Lively, entertaining reviews of, and essays on, old and newer films and everything relating to them, written by professional author William Schoell.

Wednesday, August 6, 2008

COMIN' ROUND THE MOUNTAIN


COMIN' ROUND THE MOUNTAIN (1951). Director: Charles Lamont.

"Anybody who'd kiss me would kiss anybody!" -- Lou Costello.

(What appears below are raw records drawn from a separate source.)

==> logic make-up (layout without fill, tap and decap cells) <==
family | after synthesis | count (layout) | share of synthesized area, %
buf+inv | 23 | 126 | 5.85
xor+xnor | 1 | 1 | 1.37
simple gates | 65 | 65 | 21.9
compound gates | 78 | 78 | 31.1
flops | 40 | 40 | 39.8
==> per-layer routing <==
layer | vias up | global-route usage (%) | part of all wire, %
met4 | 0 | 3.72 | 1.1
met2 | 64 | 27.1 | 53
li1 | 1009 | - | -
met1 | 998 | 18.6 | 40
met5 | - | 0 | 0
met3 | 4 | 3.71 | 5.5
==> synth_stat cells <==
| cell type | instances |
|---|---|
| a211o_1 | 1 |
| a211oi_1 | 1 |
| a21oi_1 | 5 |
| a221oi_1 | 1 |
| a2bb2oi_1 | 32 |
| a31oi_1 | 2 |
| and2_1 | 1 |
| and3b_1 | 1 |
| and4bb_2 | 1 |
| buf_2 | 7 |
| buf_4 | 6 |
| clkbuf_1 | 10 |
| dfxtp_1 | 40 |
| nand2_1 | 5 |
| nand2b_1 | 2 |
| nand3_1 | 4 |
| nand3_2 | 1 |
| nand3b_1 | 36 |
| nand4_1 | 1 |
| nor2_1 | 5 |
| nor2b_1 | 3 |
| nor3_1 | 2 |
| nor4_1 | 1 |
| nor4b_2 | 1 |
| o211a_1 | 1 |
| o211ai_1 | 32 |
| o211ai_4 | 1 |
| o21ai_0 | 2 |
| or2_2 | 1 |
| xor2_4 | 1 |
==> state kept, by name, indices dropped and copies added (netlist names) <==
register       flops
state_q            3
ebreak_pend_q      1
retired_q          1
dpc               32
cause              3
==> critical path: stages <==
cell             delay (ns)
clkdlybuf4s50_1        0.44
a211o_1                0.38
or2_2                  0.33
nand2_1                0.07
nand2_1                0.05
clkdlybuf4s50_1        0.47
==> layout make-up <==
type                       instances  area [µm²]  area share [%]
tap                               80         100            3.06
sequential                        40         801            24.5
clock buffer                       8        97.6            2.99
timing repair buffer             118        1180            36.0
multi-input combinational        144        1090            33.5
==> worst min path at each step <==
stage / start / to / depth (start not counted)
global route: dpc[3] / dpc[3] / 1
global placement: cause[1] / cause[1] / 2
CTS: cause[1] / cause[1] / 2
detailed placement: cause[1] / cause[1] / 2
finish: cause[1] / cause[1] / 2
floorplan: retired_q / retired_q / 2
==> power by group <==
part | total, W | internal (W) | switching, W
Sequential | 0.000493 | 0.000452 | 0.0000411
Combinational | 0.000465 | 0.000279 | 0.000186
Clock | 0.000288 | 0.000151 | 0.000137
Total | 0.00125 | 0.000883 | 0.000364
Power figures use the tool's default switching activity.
[src/rtl/phy_rx_sync_ctrl.sv]
// Two-lane receive byte synchroniser: per-lane comma search, payload delivery while locked,
// and loss-of-sync detection on over-long data runs with a saturating resync counter.
module phy_rx_sync_ctrl #(
  parameter logic [7:0]  COMMA        = 8'hBC,
  parameter int unsigned BC_COUNT     = 4,
  parameter int unsigned MAX_DATA_RUN = 32
) (
  input  logic       clk_f,
  input  logic       reset_L,
  input  logic       enable,
  input  logic [7:0] data_in_0,
  input  logic [7:0] data_in_1,
  output logic [7:0] data_out_0,
  output logic [7:0] data_out_1,
  output logic       valid_out_0,
  output logic       valid_out_1,
  output logic       active_0,
  output logic       active_1,
  output logic       link_active,
  output logic [7:0] resync_cnt_0,
  output logic [7:0] resync_cnt_1
);

  typedef enum logic [1:0] {StDisabled, StSearch, StActive} state_e;

  // Compare against "last" values so the counters never need to exceed their widths.
  localparam logic [2:0] CommaLast = 3'(BC_COUNT - 1);
  localparam logic [5:0] RunLast   = 6'(MAX_DATA_RUN - 1);

  logic [7:0] data_in [2];
  state_e     state_q [2];
  logic [2:0] comma_cnt_q [2];
  logic [5:0] run_cnt_q [2];
  logic [7:0] resync_q [2];
  logic [7:0] data_q [2];
  logic       valid_q [2];
  logic       active_q [2];

  assign data_in[0] = data_in_0;
  assign data_in[1] = data_in_1;

  always_ff @(posedge clk_f or negedge reset_L) begin
    if (!reset_L) begin
      for (int i = 0; i < 2; i++) begin
        state_q[i]     <= StDisabled;
        comma_cnt_q[i] <= 3'd0;
        run_cnt_q[i]   <= 6'd0;
        resync_q[i]    <= 8'd0;
        data_q[i]      <= 8'd0;
        valid_q[i]     <= 1'b0;
        active_q[i]    <= 1'b0;
      end
    end else begin
      for (int i = 0; i < 2; i++) begin
        if (!enable) begin
          // Dropping enable abandons sync progress but leaves resync history alone.
          state_q[i]     <= StDisabled;
          comma_cnt_q[i] <= 3'd0;
          run_cnt_q[i]   <= 6'd0;
          valid_q[i]     <= 1'b0;
          active_q[i]    <= 1'b0;
        end else begin
          case (state_q[i])
            StDisabled: begin
              state_q[i]     <= StSearch;
              comma_cnt_q[i] <= 3'd0;
              valid_q[i]     <= 1'b0;
            end
            StSearch: begin
              valid_q[i] <= 1'b0;
              if (data_in[i] == COMMA) begin
                if (comma_cnt_q[i] == CommaLast) begin
                  state_q[i]     <= StActive;
                  active_q[i]    <= 1'b1;
                  comma_cnt_q[i] <= 3'd0;
                  run_cnt_q[i]   <= 6'd0;
                end else begin
                  comma_cnt_q[i] <= comma_cnt_q[i] + 3'd1;
                end
              end else begin
                comma_cnt_q[i] <= 3'd0;
              end
            end
            StActive: begin
              if (data_in[i] == COMMA) begin
                valid_q[i]   <= 1'b0;
                run_cnt_q[i] <= 6'd0;
              end else begin
                data_q[i]  <= data_in[i];
                valid_q[i] <= 1'b1;
                // The byte that hits the run limit is still delivered before sync drops.
                if (run_cnt_q[i] == RunLast) begin
                  state_q[i]     <= StSearch;
                  active_q[i]    <= 1'b0;
                  comma_cnt_q[i] <= 3'd0;
                  run_cnt_q[i]   <= 6'd0;
                  if (resync_q[i] != 8'hFF) begin
                    resync_q[i] <= resync_q[i] + 8'd1;
                  end
                end else begin
                  run_cnt_q[i] <= run_cnt_q[i] + 6'd1;
                end
              end
            end
            default: begin
              state_q[i]  <= StDisabled;
              valid_q[i]  <= 1'b0;
              active_q[i] <= 1'b0;
            end
          endcase
        end
      end
    end
  end

  assign data_out_0   = data_q[0];
  assign data_out_1   = data_q[1];
  assign valid_out_0  = valid_q[0];
  assign valid_out_1  = valid_q[1];
  assign active_0     = active_q[0];
  assign active_1     = active_q[1];
  assign link_active  = active_q[0] & active_q[1];
  assign resync_cnt_0 = resync_q[0];
  assign resync_cnt_1 = resync_q[1];

endmodule
[config.mk]
export PLATFORM = sky130hd
export DESIGN_NAME = phy_rx_sync_ctrl
export DESIGN_NICKNAME = d
export VERILOG_FILES = /design/src/rtl/phy_rx_sync_ctrl.sv
export SDC_FILE = /design/constraint.sdc
export NUM_CORES = 1
export LEC_CHECK = 0
export CORE_ASPECT_RATIO = 0.75
export CORE_MARGIN = 10
export CORE_UTILIZATION = 46
export DETAILED_ROUTE_END_ITERATION = 16
export PLACE_DENSITY = 0.82
export SLEW_MARGIN = 20
export SYNTH_ARGS = -nofsm -noshare
export SYNTH_HDL_FRONTEND = slang
export SYNTH_SLANG_ARGS = --single-unit
[constraint.sdc]
create_clock -name clk_f -period 5.47 [get_ports clk_f]
set_input_delay 0.8205 -clock clk_f [delete_from_list [all_inputs] [get_ports clk_f]]
set_output_delay 0.8205 -clock clk_f [all_outputs]
set_load 0.02 [all_outputs]
==> reports/summary.txt <==
Drt pass-1 iters: 4
Worst path slowest cell: clkdlybuf4s50_1
LEAKAGE: 1.72 nW
Synth warnings: 0
Area leader, netlist: dfrtp_1
CORE AREA: 5920 um2
Seq pwr share: 0.426
I/O Pins: 56
Hold Vio Cnt, Final: 0
Internal Power: 0.816 mW
Sequential area share after synthesis: 0.509
Part of the power in the clock network: 0.521
CTS tree: done
Final wirelength: 6440 um
RSZ-0062 raised after global routing: no
Yosys top cell area share: 0.509
Startpoint Class: input pin
Max incr delay on CP: 0.75 ns
Routed vias: 2148
Clock Tree Root: clkbuf_8
DRC viols: 0
Final Slew Violations: 0
Die area: 9780 um2
Placed cells: 387
Clk sink count: 58
Num CTS Buffers: 9
Crit end category: register
Cts-stage hold buffer count: 0
Largest net degree at the start of global routing: 59
Layout Cells excl Fill: 403
Req. time, crit path: 5.73 ns
Logic pwr share: 0.054
Unique masters post-synth: 49
Area delta synth->final: 31.8%
Fin util: 0.635
Clock skew: 0.00901 ns
Final cell area excluding filler cells: 3760 um2
Crit share post-route: 0.523
Worst hold path type: reg -> reg
N_diodes: 0
Worst hold slack: 0.491 ns
Area contributors post-synth: dfrtp_1 51%, mux2_2 6.3%, nand2_1 4.5%, ha_1 4.0%, xnor2_1 2.8%
Placed cell areas: 3480 um2
Power Density: 272 nW/um2
Psw: 0.204 mW
Crit path DAT: 3.13 ns
Final TNS setup: 0 ns
First-pass GRT wire length: 10600 um
PostCTS Resize Cnt: 0
Initial antenna violation count: 0
IO Port Bufs: 55
Worst hold stages: 1
Total congestion overflow: 0
Worst slew margin: 0.451
Switching part of the total: 0.200
Crit Path Max Fanout: 14
Die width: 111 um
DRT antenna net count: 0
Cell Area, Synth: 2850 um2
Average size of a mapped cell: 11.1 um2
Post-layout min period: 2.86 ns
Postcts setup bufs: 0
GRT Total Usage: 0.134
Initial Util: 0.482
DP HPWL: 4660 um
Worst-path cell chain: clkdlybuf4s50_1 > and2_1 > o41ai_4 > inv_1 > nand3_1 > nor3_1 > xor2_1
Htree depth: 3
Nets: 348
Maxcap violations: 0
Ratio of cells with drive above 1 in the final layout: 0.142
Drt initial violations: 66
Slew @ Worst Pin: 0.820 ns
Fmax: 349 MHz
Routability Congestion: 0.788
Max IR drop VDD: 0.197 mV
Asr flop ratio synth: 1.00
Clock-pin slew on the worst setup and hold paths: 0.06 ns
CTS max path bufs: 2
R2r worst-path depth: 8
Syn nets: 285
Clk Latency, worst-skew pair: 0.35 ns
Num rows: 24
Status: finished, final reports clean
Crit Path Category: in -> reg
Vias per inst: 5.33
Synth Register Bits: 58
Mapped Cells: 257
Final setup vio count: 0
Ys flop type: dfrtp_1
Vias in the first global route: 2131
WL/cell: 16.0 um
Die height: 88.2 um
Post-synth EDFFs: 0
==> area by class of cell <==
type | count | area (um2)
multi-input combinational | 185 | 1350
clock inverter | 5 | 125
sequential | 58 | 1450
tap | 78 | 97.6
clock buffer | 11 | 141
fill | 486 | 2160
timing repair buffer | 57 | 561
inverter | 9 | 33.8
==> metrics by stage <==
| step | power [mW] | setup WS (ns) |
|---|---|---|
| after floorplan | 0.464 | 3.24 |
| after global placement | 0.495 | 2.10 |
| after detailed placement | 0.497 | 1.97 |
| after CTS | 1.03 | 2.31 |
| after global routing | 1.06 | 2.50 |
| final | 1.02 | 2.61 |
==> layer usage <==
| metal | track usage | vias to the layer above | routed length (um) | share of wire |
|---|---|---|---|---|
| met2 | 0.209 | 49 | 3030 | 0.47 |
| li1 | - | 1040 | - | - |
| met4 | 0.0684 | 0 | 124 | 0.019 |
| met5 | 0 | - | 0 | 0 |
| met3 | 0.0533 | 11 | 387 | 0.060 |
| met1 | 0.158 | 1048 | 2900 | 0.45 |
==> final timing paths <==
kind / from / endpoint / slack [ns]
min in group asynchronous: reset_L / data_out_0[3]$_DFFE_PN0P_ / 0.60
max reg2reg: state_q[2]$_DFFE_PN0P_ / resync_cnt_0[7]$_DFFE_PN0P_ / 3.21
max in group asynchronous: reset_L / resync_cnt_0[6]$_DFFE_PN0P_ / 4.38
min: comma_cnt_q[5]$_DFFE_PN0P_ / comma_cnt_q[5]$_DFFE_PN0P_ / 0.49
max: enable / resync_cnt_0[7]$_DFFE_PN0P_ / 2.61
min reg2reg: comma_cnt_q[5]$_DFFE_PN0P_ / comma_cnt_q[5]$_DFFE_PN0P_ / 0.49
==> worst max-delay path, delay by kind of cell <==
family	cells	cell delay [ns]
xor+xnor	1	0.18
simple gates	3	0.92
compound gates	1	0.26
buf+inv	2	0.94
==> registers in the layout, indices dropped and copies added, names as in the netlist <==
name,count
state_q,4
resync_cnt_0,8
valid_out_1,1
data_out_0,8
valid_out_0,1
run_cnt_q,12
data_out_1,8
comma_cnt_q,6
active_0,1
resync_cnt_1,8
active_1,1
==> cell usage in the layout (no fill, tap or decap), types with 9 or more instances in the layout <==
cell	instances
dfrtp_1	58
clkbuf_8	10
clkdlybuf4s50_1	54
inv_1	9
nand3_1	13
xnor2_1	9
nor2_1	17
mux2_2	16
o21ai_0	12
ha_1	9
nand2_1	34
==> Yosys cell counts, drive strengths merged (2+ instances only) <==
library cell	n
or2	3
a21oi	4
mux2	16
nand2b	3
or3	3
mux2i	2
nor2	17
buf	4
and3	5
nor3	5
a31oi	3
o21ai	12
o41ai	2
nand4	3
dfrtp	58
o21a	4
nor2b	3
nand4b	3
and2	4
nand2	34
nor4	2
nand4bb	2
nand3	14
xor2	7
xnor2	9
ha	9
a22o	3
inv	9
==> power groups by stage <==
stage	Combinational, mW	Sequential [mW]	Clock (mW)
2_1_floorplan	0.0214	0.443	0
3_3_place_gp	0.0531	0.442	0
3_5_place_dp	0.0549	0.442	0
4_1_cts	0.0551	0.434	0.540
5_1_grt	0.0606	0.434	0.565
6_report	0.0550	0.434	0.531
==> cell families (layout without fill, tap and decap cells) <==
group | count (synthesis) | count (layout) | share of synthesized area
xor gates and xnor gates | 16 | 16 | 0.0492
AOI/OAI and AO/OA | 39 | 39 | 0.115
adders and majority gates | 9 | 9 | 0.0395
buffers and inverters | 14 | 82 | 0.0219
and+or+nand+nor | 103 | 103 | 0.194
DFF | 58 | 58 | 0.509
muxes | 18 | 18 | 0.0702
Note: power is estimated with default switching activity, not from simulation.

Wilbert (Lou Costello), a client of talent agent Al (Bud Abbott) learns from Dorothy (Dorothy Shay), another of his clients, that he may be a long lost member of the McCoy clan from the hills and there's a treasure a'waitin' for him back home. For years the McCoys have been feuding not with the Hatfields but the Winfields, one of whom, Clark (Kirby Grant) Dorothy falls for. Wilbert is crazy for Dorothy, however, so he goes to a witch (Margaret Hamilton) to get a love potion to make Dorothy fall for him. (The film's funniest sequence has Hamilton and Costello sticking pins in the posteriors of each other's dolls!) This was singer Shay's only film (she did TV work twenty years later); she's pleasant but unpolished and lacks that certain "X" factor. Kirby Grant is a bland love interest for Shay; the following year he was cast in the title role of TV's Sky King and played it for seven years. Joe Sawyer is as good as ever as one of the McCoys while Glenn Strange (who played Frankenstein's monster a couple of times) has one of his best roles as "Devil" Dan Winfield. But this is not one of the more memorable Abbott and Costello features.

Verdict: Not enough real laughs. *1/2.